WinkNLP – a journey to open source
Check Reference
– In this talk, Graype co-founder, Sanjaya, will share:
- our transition from working with closed source to open source;
- the journey in developing winkNLP, our developer-friendly, JavaScript library for Natural Language Processing (NLP);
- the challenges we have mitigated and continue to address as the library grows and becomes more robust.

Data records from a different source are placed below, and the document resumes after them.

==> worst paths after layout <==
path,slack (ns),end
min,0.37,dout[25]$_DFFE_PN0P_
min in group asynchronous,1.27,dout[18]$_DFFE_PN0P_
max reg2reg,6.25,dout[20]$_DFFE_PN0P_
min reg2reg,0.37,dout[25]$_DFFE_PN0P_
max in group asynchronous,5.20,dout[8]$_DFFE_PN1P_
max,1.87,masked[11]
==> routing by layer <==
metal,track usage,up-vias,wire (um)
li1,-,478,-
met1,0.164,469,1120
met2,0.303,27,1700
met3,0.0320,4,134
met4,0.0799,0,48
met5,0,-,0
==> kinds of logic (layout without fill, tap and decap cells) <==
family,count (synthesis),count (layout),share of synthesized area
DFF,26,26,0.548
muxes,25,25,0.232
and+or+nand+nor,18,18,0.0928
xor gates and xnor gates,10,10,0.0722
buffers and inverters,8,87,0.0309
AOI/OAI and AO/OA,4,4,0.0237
[src/sv/dcwm_pkg.sv]
// Shared types, constants and helpers for the dark channel window minimum block.
// No dependencies; every other file except dcwm_ram imports this package.
package dcwm_pkg;

    localparam int MAX_WIDTH = 1024;
    localparam int MAX_PATCH = 15;
    localparam int NUM_LINES = MAX_PATCH - 1;
    localparam int TREE_N    = 2 ** $clog2(MAX_PATCH);

    localparam int COL_W   = $clog2(MAX_WIDTH);
    localparam int DIM_W   = 11;
    localparam int ROW_W   = 12;
    localparam int PATCH_W = 4;
    localparam int CHAN_W  = 8;
    localparam int RECIP_W = 18;
    localparam int PROD_W  = CHAN_W + RECIP_W;
    localparam int VAL_W   = 12;
    localparam int LAG_W   = 13;
    localparam int IDX_W   = 3;

    localparam logic [VAL_W-1:0] VAL_MAX = {VAL_W{1'b1}};

    typedef enum logic [IDX_W-1:0] {
        REG_IMAGE_WIDTH  = 3'd0,
        REG_IMAGE_HEIGHT = 3'd1,
        REG_PATCH_WIDTH  = 3'd2,
        REG_PATCH_HEIGHT = 3'd3,
        REG_RECIP_BLUE   = 3'd4,
        REG_RECIP_GREEN  = 3'd5,
        REG_RECIP_RED    = 3'd6
    } reg_index_t;

    typedef struct packed {
        logic [CHAN_W-1:0] blue_value;
        logic [CHAN_W-1:0] green_value;
        logic [CHAN_W-1:0] red_value;
        logic              drain;
    } pix_t;

    typedef struct packed {
        logic [VAL_W-1:0] dark_value;
        logic             last_of_frame;
    } dark_t;

    typedef struct packed {
        logic [DIM_W-1:0]   image_width;
        logic [DIM_W-1:0]   image_height;
        logic [PATCH_W-1:0] patch_width;
        logic [PATCH_W-1:0] patch_height;
    } geom_t;

    typedef struct packed {
        logic [COL_W-1:0]   col;
        logic [ROW_W-1:0]   row;
        logic [ROW_W-1:0]   rbot;
        logic               isdata;
        logic               emit;
        logic               last;
        logic [PATCH_W-1:0] pw;
        logic [PATCH_W-1:0] ph;
        logic               frame;
    } tick_t;

    typedef struct packed {
        logic             valid;
        logic             frame;
        logic [ROW_W-1:0] row;
        logic [VAL_W-1:0] value;
    } win_t;

    localparam win_t WIN_EMPTY = '{valid: 1'b0, frame: 1'b0, row: '0, value: VAL_MAX};

    function automatic logic [VAL_W-1:0] min_val(input logic [VAL_W-1:0] a,
                                                 input logic [VAL_W-1:0] b);
        return (a < b) ? a : b;
    endfunction

    function automatic logic [VAL_W-1:0] min_tree(input logic [TREE_N-1:0][VAL_W-1:0] v);
        logic [TREE_N-1:0][VAL_W-1:0] t;
        t = v;
        for (int s = TREE_N >> 1; s >= 1; s = s >> 1) begin
            for (int i = 0; i < s; i++) begin
                t[i] = min_val(t[2*i], t[2*i+1]);
            end
        end
        return t[0];
    endfunction

    function automatic logic [VAL_W-1:0] normalize(input logic [PROD_W-1:0] prod);
        logic [PROD_W:0]         sum;
        logic [PROD_W-8:0]       sh;
        sum = {1'b0, prod} + (PROD_W+1)'(128);
        sh  = sum[PROD_W:8];
        return (|sh[PROD_W-8:VAL_W]) ? VAL_MAX : sh[VAL_W-1:0];
    endfunction

endpackage

[src/sv/dcwm_ctrl.sv]
// Frame sequencer: latches geometry, tracks input and output raster positions.
// Depends on dcwm_pkg.
module dcwm_ctrl
    import dcwm_pkg::*;
(
    input  logic  clk,
    input  logic  rst_n,
    input  logic  step,
    input  logic  drain,
    input  geom_t geom,
    output logic  tick,
    output tick_t info
);

    logic               active_reg, active_next;
    logic               frame_reg, frame_next;
    logic [DIM_W-1:0]   w_reg, w_next;
    logic [DIM_W-1:0]   h_reg, h_next;
    logic [PATCH_W-1:0] pw_reg, pw_next;
    logic [PATCH_W-1:0] ph_reg, ph_next;
    logic [PATCH_W-1:0] bh_reg, bh_next;
    logic [COL_W-1:0]   tk_col_reg, tk_col_next;
    logic [ROW_W-1:0]   tk_row_reg, tk_row_next;
    logic [COL_W-1:0]   out_col_reg, out_col_next;
    logic [DIM_W-1:0]   out_row_reg, out_row_next;
    logic [LAG_W-1:0]   lead_reg, lead_next;

    logic                       start;
    logic [DIM_W-1:0]           w_cl, h_cl;
    logic [PATCH_W-1:0]         pw_cl, ph_cl, bh_cl, bw_cl;
    logic [PATCH_W+DIM_W-1:0]   lag_mul;
    logic [LAG_W-1:0]           lag;
    logic [DIM_W-1:0]           w_e, h_e;
    logic [PATCH_W-1:0]         pw_e, ph_e, bh_e;
    logic                       frame_e;
    logic [COL_W-1:0]           tk_col_e, out_col_e;
    logic [ROW_W-1:0]           tk_row_e;
    logic [DIM_W-1:0]           out_row_e;
    logic [LAG_W-1:0]           lead_e;
    logic                       emit, last, tk_wrap, out_wrap;

    always_comb
    begin
        w_cl = (geom.image_width == '0) ? DIM_W'(1)
             : (geom.image_width > DIM_W'(MAX_WIDTH)) ? DIM_W'(MAX_WIDTH) : geom.image_width;
        h_cl  = (geom.image_height == '0) ? DIM_W'(1) : geom.image_height;
        pw_cl = (geom.patch_width == '0) ? PATCH_W'(1)
              : (geom.patch_width > PATCH_W'(MAX_PATCH)) ? PATCH_W'(MAX_PATCH)
              : geom.patch_width;
        ph_cl = (geom.patch_height == '0) ? PATCH_W'(1)
              : (geom.patch_height > PATCH_W'(MAX_PATCH)) ? PATCH_W'(MAX_PATCH)
              : geom.patch_height;
        bh_cl   = ph_cl - PATCH_W'(1) - (ph_cl >> 1);
        bw_cl   = pw_cl - PATCH_W'(1) - (pw_cl >> 1);
        lag_mul = bh_cl * w_cl;
        lag     = LAG_W'(lag_mul) + LAG_W'(bw_cl);

        start     = step && !drain && !active_reg;
        w_e       = start ? w_cl : w_reg;
        h_e       = start ? h_cl : h_reg;
        pw_e      = start ? pw_cl : pw_reg;
        ph_e      = start ? ph_cl : ph_reg;
        bh_e      = start ? bh_cl : bh_reg;
        frame_e   = start ? ~frame_reg : frame_reg;
        tk_col_e  = start ? '0 : tk_col_reg;
        tk_row_e  = start ? '0 : tk_row_reg;
        out_col_e = start ? '0 : out_col_reg;
        out_row_e = start ? '0 : out_row_reg;
        lead_e    = start ? lag : lead_reg;

        tick = step && (!drain || (active_reg && (tk_row_reg >= ROW_W'(h_reg))));

        emit     = (lead_e == '0);
        tk_wrap  = ({1'b0, tk_col_e} == (w_e - DIM_W'(1)));
        out_wrap = ({1'b0, out_col_e} == (w_e - DIM_W'(1)));
        last     = emit && out_wrap && (out_row_e == (h_e - DIM_W'(1)));

        info.col    = tk_col_e;
        info.row    = tk_row_e;
        info.rbot   = ROW_W'(out_row_e) + ROW_W'(bh_e);
        info.isdata = !drain && (tk_row_e < ROW_W'(h_e));
        info.emit   = emit;
        info.last   = last;
        info.pw     = pw_e;
        info.ph     = ph_e;
        info.frame  = frame_e;

        active_next  = active_reg;
        frame_next   = frame_reg;
        w_next       = w_reg;
        h_next       = h_reg;
        pw_next      = pw_reg;
        ph_next      = ph_reg;
        bh_next      = bh_reg;
        tk_col_next  = tk_col_reg;
        tk_row_next  = tk_row_reg;
        out_col_next = out_col_reg;
        out_row_next = out_row_reg;
        lead_next    = lead_reg;
        if (tick)
        begin
            active_next  = !last;
            frame_next   = frame_e;
            w_next       = w_e;
            h_next       = h_e;
            pw_next      = pw_e;
            ph_next      = ph_e;
            bh_next      = bh_e;
            tk_col_next  = tk_wrap ? '0 : tk_col_e + COL_W'(1);
            tk_row_next  = tk_wrap ? tk_row_e + ROW_W'(1) : tk_row_e;
            out_col_next = out_col_e;
            out_row_next = out_row_e;
            lead_next    = emit ? '0 : lead_e - LAG_W'(1);
            if (emit)
            begin
                out_col_next = out_wrap ? '0 : out_col_e + COL_W'(1);
                out_row_next = out_wrap ? out_row_e + DIM_W'(1) : out_row_e;
            end
            if (last)
            begin
                tk_col_next  = '0;
                tk_row_next  = '0;
                out_col_next = '0;
                out_row_next = '0;
            end
        end
    end

    always_ff @(posedge clk or negedge rst_n)
    begin
        if (!rst_n)
        begin
            active_reg  <= 1'b0;
            frame_reg   <= 1'b0;
            w_reg       <= DIM_W'(1);
            h_reg       <= DIM_W'(1);
            pw_reg      <= PATCH_W'(1);
            ph_reg      <= PATCH_W'(1);
            bh_reg      <= '0;
            tk_col_reg  <= '0;
            tk_row_reg  <= '0;
            out_col_reg <= '0;
            out_row_reg <= '0;
            lead_reg    <= '0;
        end
        else
        begin
            active_reg  <= active_next;
            frame_reg   <= frame_next;
            w_reg       <= w_next;
            h_reg       <= h_next;
            pw_reg      <= pw_next;
            ph_reg      <= ph_next;
            bh_reg      <= bh_next;
            tk_col_reg  <= tk_col_next;
            tk_row_reg  <= tk_row_next;
            out_col_reg <= out_col_next;
            out_row_reg <= out_row_next;
            lead_reg    <= lead_next;
        end
    end

endmodule

[config.mk]
export PLATFORM = sky130hd
export DESIGN_NAME = dcwm_ctrl
export DESIGN_NICKNAME = d
export VERILOG_FILES = /design/src/sv/dcwm_pkg.sv /design/src/sv/dcwm_ctrl.sv
export SDC_FILE = /design/constraint.sdc
export NUM_CORES = 1
export LEC_CHECK = 0
export BUFFER_PORTS_ARGS = -buffer_cell sky130_fd_sc_hd__buf_2
export CAP_MARGIN = 20
export CORE_ASPECT_RATIO = 1.5
export CORE_UTILIZATION = 50
export CTS_CLUSTER_DIAMETER = 80
export DETAILED_ROUTE_END_ITERATION = 10
export PLACE_DENSITY = 0.69
export RECOVER_POWER = 100
export SLEW_MARGIN = 20
export SYNTH_ARGS = -nofsm -noshare
export SYNTH_HDL_FRONTEND = slang
export SYNTH_SLANG_ARGS = --single-unit
[constraint.sdc]
create_clock -name clk -period 11.3 [get_ports clk]
set_clock_uncertainty 0.1 [all_clocks]
set_input_delay 0 -clock clk [delete_from_list [all_inputs] [get_ports clk]]
set_output_delay 0 -clock clk [all_outputs]
set_load 0.02 [all_outputs]
# Word-level counts from Yosys, hierarchy flattened
# Cells that the tools add are included.
dict set report op_classes {
  add_sub_neg 13
  multipliers 1
  magnitude_cmp 5
  n_eq_ne 3
  n_mux 29
  n_bitwise 1
  n_reduce_logical 16
}
# cell n
set op_table {}
lappend op_table {{$mux W11} 9}
lappend op_table {{$mux W10} 7}
lappend op_table {{$mux W12} 3}
lappend op_table {{$mux W4} 7}
lappend op_table {{$mux W13} 2}
lappend op_table {{$eq A10 B11 Y1} 2}
lappend op_table {{$logic_not A11 Y1} 2}
lappend op_table {{$sub A11 B1 Y11 const B} 2}
lappend op_table {{$add A10 B1 Y10 const B} 2}
lappend op_table {{$add A13 B4 Y13} 1}
lappend op_table {{$logic_not A13 Y1} 1}
lappend op_table {{$mul A4 B11 Y13} 1}
lappend op_table {{$sub A13 B1 Y13 const B} 1}
lappend op_table {{$add A11 B4 Y12} 1}
lappend op_table {{$add A12 B1 Y12 const B} 1}
lappend op_table {{$ge A12 B11 Y1} 1}
lappend op_table {{$lt A12 B11 Y1} 1}
lappend op_table {{$add A11 B1 Y11 const B} 1}
lappend op_table {{$eq A11 B11 Y1} 1}
lappend op_table {{$gt A11 B11 Y1 const B} 1}
lappend op_table {{$gt A4 B4 Y1 const B} 2}
lappend op_table {{$logic_not A4 Y1} 2}
lappend op_table {{$sub A4 B1 Y4 const B} 2}
lappend op_table {{$sub A4 B3 Y4} 2}
lappend op_table {{5 further kinds} 13}
dict set report word_totals {
  reg_bits 92
  inputBits 34
  out_inout_bits 47
  elab_cells 80
}

# Longest topological paths before layout
dict set report logic_depth {
  word_depth 12
  mapped_depth 27
}

# Least setup slack after synthesis
# Ideal clock, no wire load.
dict set report synth_timing {
  kind {input port to flip-flop}
  from {in geom[2] (netlist bit)}
  to {reg lead_reg[0]}
  setup_time_ns 0.135
  arrival_ns 6.240
  t_required_ns 11.065
  path_slack_ns 4.825
  path_stages 25
  path_buffers 3
  cell_sequence {inv_1 -> ha_1 -> a21o_1 -> ha_1 -> maj3_1 -> a21o_1 -> mux2i_1 -> clkbuf_1 -> nor2_1 -> fa_1 -> fa_1 -> inv_1 -> fa_1 -> inv_1 -> ha_1 -> nor2b_1 -> o31a_1 -> o211a_1 -> or3_1 -> o41ai_1 -> nor3b_2 -> and2_1 -> clkbuf_1 -> clkbuf_1 -> o21ai_0}
}
dict set report synth_between {
  elab_chain_cells 10
}
# element line_no
set synth_lines {}
lappend synth_lines {{start, declared} dcwm_ctrl.sv:10} ;# input geom_t geom,
lappend synth_lines {{$gt A4 B4 Y1} dcwm_ctrl.sv:51} ;# : (geom.patch_height > PATCH_W'(MAX_PATCH)) ? PATCH_W'(MAX_PATCH)
lappend synth_lines {{$mux W4} dcwm_ctrl.sv:51}
lappend synth_lines {{$mux W4 *} dcwm_ctrl.sv:50} ;# ph_cl = (geom.patch_height == '0) ? PATCH_W'(1)
lappend synth_lines {{$sub A4 B1 Y4} dcwm_ctrl.sv:53} ;# bh_cl = ph_cl - PATCH_W'(1) - (ph_cl >> 1);
lappend synth_lines {{$sub A4 B3 Y4 *} dcwm_ctrl.sv:53}
lappend synth_lines {{$mul A4 B11 Y13 *} dcwm_ctrl.sv:55} ;# lag_mul = bh_cl * w_cl;
lappend synth_lines {{$add A13 B4 Y13 *} dcwm_ctrl.sv:56} ;# lag = LAG_W'(lag_mul) + LAG_W'(bw_cl);
lappend synth_lines {{$mux W13 *} dcwm_ctrl.sv:69} ;# lead_e = start ? lag : lead_reg;
lappend synth_lines {{$logic_not A13 Y1 *} dcwm_ctrl.sv:73} ;# emit = (lead_e == '0);
lappend synth_lines {{net emit} dcwm_ctrl.sv:40} ;# logic emit, last, tk_wrap, out_wrap;
lappend synth_lines {{$mux W13 *} dcwm_ctrl.sv:113} ;# lead_next = emit ? '0 : lead_e - LAG_W'(1);
lappend synth_lines {{end signal, assigned} dcwm_ctrl.sv:159} ;# lead_reg <= lead_next;
lappend synth_lines {{end, declared} dcwm_ctrl.sv:26} ;# logic [LAG_W-1:0] lead_reg, lead_next;
# Mark *: on every way through the listed nets, which the timed path passes. The rest lies on a longest branch.
# A chain may end at the register's enable or synchronous reset.

==> results.md <==
* Slew Viols, Final at 411
* Outcome: finished, violations left
* Clock buffer depth at 2
* Met2 WL at roughly 14000 µm
* Final Wtd Congestion at about 0.92
* Sink Count at a little over 90
* Vias per std cell at just under 6
* Multi-input gate area at about 6500 µm²
* Nets at 1351
* Leak pwr at ~0.0048 µW
* Critical path class: reg -> out
* CP Buf/Inv Count at 4
* Crit path cell chain: or3b_1 > clkbuf_1 > clkbuf_1 > mux2i_1 > xnor2_1 > o32a_1 > or4_1 > a2111oi_4 > nand4_1 > clkinv_1 > clkbuf_1
* Tcrit/Tclk final at between 80% and 90%
* XOR/XNOR share of the synthesized area at a little over 7%
* Root Buffer: clkbuf_16
* Top_reg_cell synth: dfrtp_1
* GRT Total Usage at 27.9%
* Post-DP HPWL at 19300 µm
* Fin. Hold Viols at 0
* Die area at about 20000 µm²
* DRT iter0 DRCs at 482
* Filler cells at 1838
* Hold WS at around 0.022 ns
* Post-Syn Nets at approximately 1300
* Share of layout cells above drive strength 1 at between 7 and 8%
* Core area at about 19000 µm²
* TritonCTS clock tree: done
* Tmin final at ~9.5 ns
* Post-synthesis cell area at ~9500 µm²
* Max FFs per register at 13
* Netlist cell types at 86
* Fmax at 0.105 GHz
* CTS clk-pin slew, worst paths at approximately 0.07 ns
* CP Max Fanout at 86
* CTS H-tree depth at 3
* CP endpoint kind: output port
* Cells after synthesis at 1181
* Largest family of logic cells by synthesized area: simple AND/OR/NAND/NOR gates
* Mux share of post-synthesis cell area at under 10%
* Post-cts resize count at 0
* Post-synthesis simple-gate area fraction at a little under a quarter
* Reg2reg setup slack at roughly 1.9 ns
* CTS Buf Count at 9
* Die Span Y at around 170 µm
* Setup TNS at 0 ns
* Cell mode on critical path: clkbuf_1
* Critical Path RT at 11.20 ns
* Post-route DRC at 0
* I/O Buffers at 80
* Syn avg cell area at between 8 and 9 µm²
* EDFF count, synth at 0
* M1 WL at between 10000 and 15000 µm
* CP top delay family: buffers and inverters
* Syn-to-layout area delta at 9.00%
* Measured slew at the worst slew-check pin at about 3.9 ns
* Max_slew headroom at -160%
* Starting Density at 51.2%
* Compound-Gate Fraction of Synth Area at 20.9%
* WL/cell at ~18 µm
* Cell Rows at 61
* Synth Register Bits at 92
* Via count at just under 9000
* DRT Pass-1 Iters at 5
* Die Span X at about 110 µm
* Failing checks: max-capacitance violations, max-slew violations
* ANT cells at 0
* Io pins at a little over 80
* Largest net degree at the start of global routing at 87
* Clk_lat worst skew at between 0.3 and 0.4 ns
* Final wirelength at approximately 26000 µm
* Total power at between 2000 and 2500 µW
* Pwr Density at between 200 and 250 nW/µm²
* Synth Warn # at 0
* Adder-Cell Fraction of Synth Area at approximately an eighth
* Asr flop ratio synth at 100%
* Met3 wire len at ~850 µm
* RSZ-0062 raised after global routing: no
* Critical path launch point type: flip-flop
* Post-route ant nets at 0
* Peak VDD IR at approximately 0.000092 V
* Antenna violations before repair at 0
* Critical Path Max Stage Delay at ~2.6 ns
* Finish-stage setup viols at 0
* First-pass GRT wire length at ~43000 µm
* Crit path arrival time at roughly 9.4 ns
* Sequential fraction of the synthesis area at between 20% and 30%
* Vias in the first global route at roughly 8600
* Tightest Hold Check Type: in -> reg
* Crit-path slowest cell: clkbuf_1
* Highest metal used: met4
* Register area at 2310 µm²
* Max-cap violations at 7
* Total grt overflow at 0
final timing paths:
kind	cells past startpoint	start	end
setup / recovery	11	active_reg$_DFFE_PN0P_	info[9]
hold / removal	3	geom[25]	w_reg[6]$_DFFE_PN0P_
setup reg to reg	12	active_reg$_DFFE_PN0P_	tk_col_reg[3]$_DFFE_PN0P_
hold reg to reg	2	bh_reg[1]$_DFFE_PN0P_	bh_reg[1]$_DFFE_PN0P_
max in group asynchronous	3	rst_n	h_reg[3]$_DFFE_PN0P_
min in group asynchronous	2	rst_n	h_reg[9]$_DFFE_PN0P_
power breakdown:
part / internal, µW / leakage (µW) / switching (µW)
sequential: 446 / 0.00113 / 132
combinational: 536 / 0.00356 / 759
clock: 162 / 0.000140 / 140
total: 1140 / 0.00483 / 1030
cells by family (layout without fill, tap and decap cells):
logic type	count (synthesis)	count (layout)
simple gates	447	447
compound gates	285	285
buf+inv	175	229
flops	92	92
fa+ha+maj	88	88
xor+xnor	67	67
mux	27	27
routing by layer:
metal	vias to the layer above	global-route usage [%]
met5	-	0
met4	0	12.0
met3	55	2.94
met2	221	51.3
met1	4277	32.4
li1	4301	-
per-stage QoR:
stage / instances / setup slack (ns) / util, % / area (µm²)
3_5_place_dp: 1452 / 3.04 / 53.7 / 10000
3_3_place_gp: 1452 / 3.23 / 53.7 / 10000
4_1_cts: 1487 / 2.70 / 56.2 / 10500
6_report: 1487 / 1.81 / 55.8 / 10400
5_1_grt: 1487 / 1.08 / 55.8 / 10400
2_1_floorplan: 1181 / 4.82 / - / 9530
cells in the final DEF, fill, tap and decap left out, types with 38 or more instances in the layout:
master,n
xnor2_1,42
buf_2,47
nor2_1,118
nand2_1,104
dfrtp_1,88
a21oi_1,38
clkbuf_1,41
inv_1,105
o21ai_0,71
ha_1,65
cell usage after synthesis (all sizes together) (21+ instances only):
| cell type | instances | area share (%) |
|---|---|---|
| nor2 | 118 | 4.6 |
| inv | 105 | 4.1 |
| nand2 | 105 | 4.1 |
| dfrtp | 88 | 23 |
| o21ai | 71 | 3.7 |
| ha | 65 | 8.5 |
| clkbuf | 46 | 1.8 |
| xnor2 | 42 | 3.9 |
| a21oi | 38 | 2.0 |
| nand3 | 33 | 1.7 |
| and2 | 28 | 1.8 |
| a21o | 24 | 1.9 |
| buf | 23 | 1.5 |
| nand2b | 23 | 1.5 |
| fa | 22 | 4.6 |
| nor3 | 21 | 1.1 |
worst register-to-register path: cells and delay by family (launching register included):
kind / cells / cell delay (ns)
AND/OR/NAND/NOR: 3 / 1.86
AO/OA/AOI/OAI: 4 / 1.17
multiplexers: 1 / 0.43
flip-flops: 1 / 0.47
XOR/XNOR: 1 / 0.28
buffers and inverters: 3 / 4.98
cell type report:
cell class	instances	share of cell area (%)
clock buffer	13	2.51
clock inverter	3	0.217
sequential	92	22.2
multi-input combinational	914	62.5
tap	252	3.04
timing repair buffer	107	5.65
inverter	106	3.83
repair_timing:
| item | CTS | global route |
|---|---|---|
| hold buffers | 19 | 0 |
| buffers inserted | 0 | 0 |
| hold endpoints to repair | 42 | 0 |
(Power assumes the default switching activity.)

– Background: our modest start with small packages — mostly around NLP, and what encouraged us to take a plunge to develop a comprehensive NLP tool:
- User feedback and community encouragement
- Application of our packages by a range of projects like Social Analyzer and Trustroots, among others
- Community role in transitioning licence to MIT from GPL
- Our focus on standards, quality and documentation
– Beginning: in a landscape dominated by NLTK, spaCy and coreNLP, we began developing an integrated NLP product in late 2018 with the following objectives:
- light weight
- developer friendly
- balance between performance and accuracy
- support for pure browser side and server side
– Journey: Sanjaya will highlight how with a team of 2½ people we met our objectives and addressed the roadblocks we faced:
- the difficulty in finding labelled data with permissive licences for training models;
- and our alternate approach, where we:
- created language models using hierarchical finite state machines
- used limited open source data and complemented them with manual efforts
- developing a declarative syntax to make winkNLP developer friendly
- meeting performance and accuracy benchmarks
- outcome — quick demo on web browser
- learning from user feedback
– Finally, Sanjaya will talk about where we are today and headed next, including our:
- Current challenges: sustaining an open-source project, and keeping pace with a fast-changing technological landscape; and
- Future plans: to extend winkNLP to more languages that use the Latin script, as well as Indian languages; and our efforts to nurture a community around the project.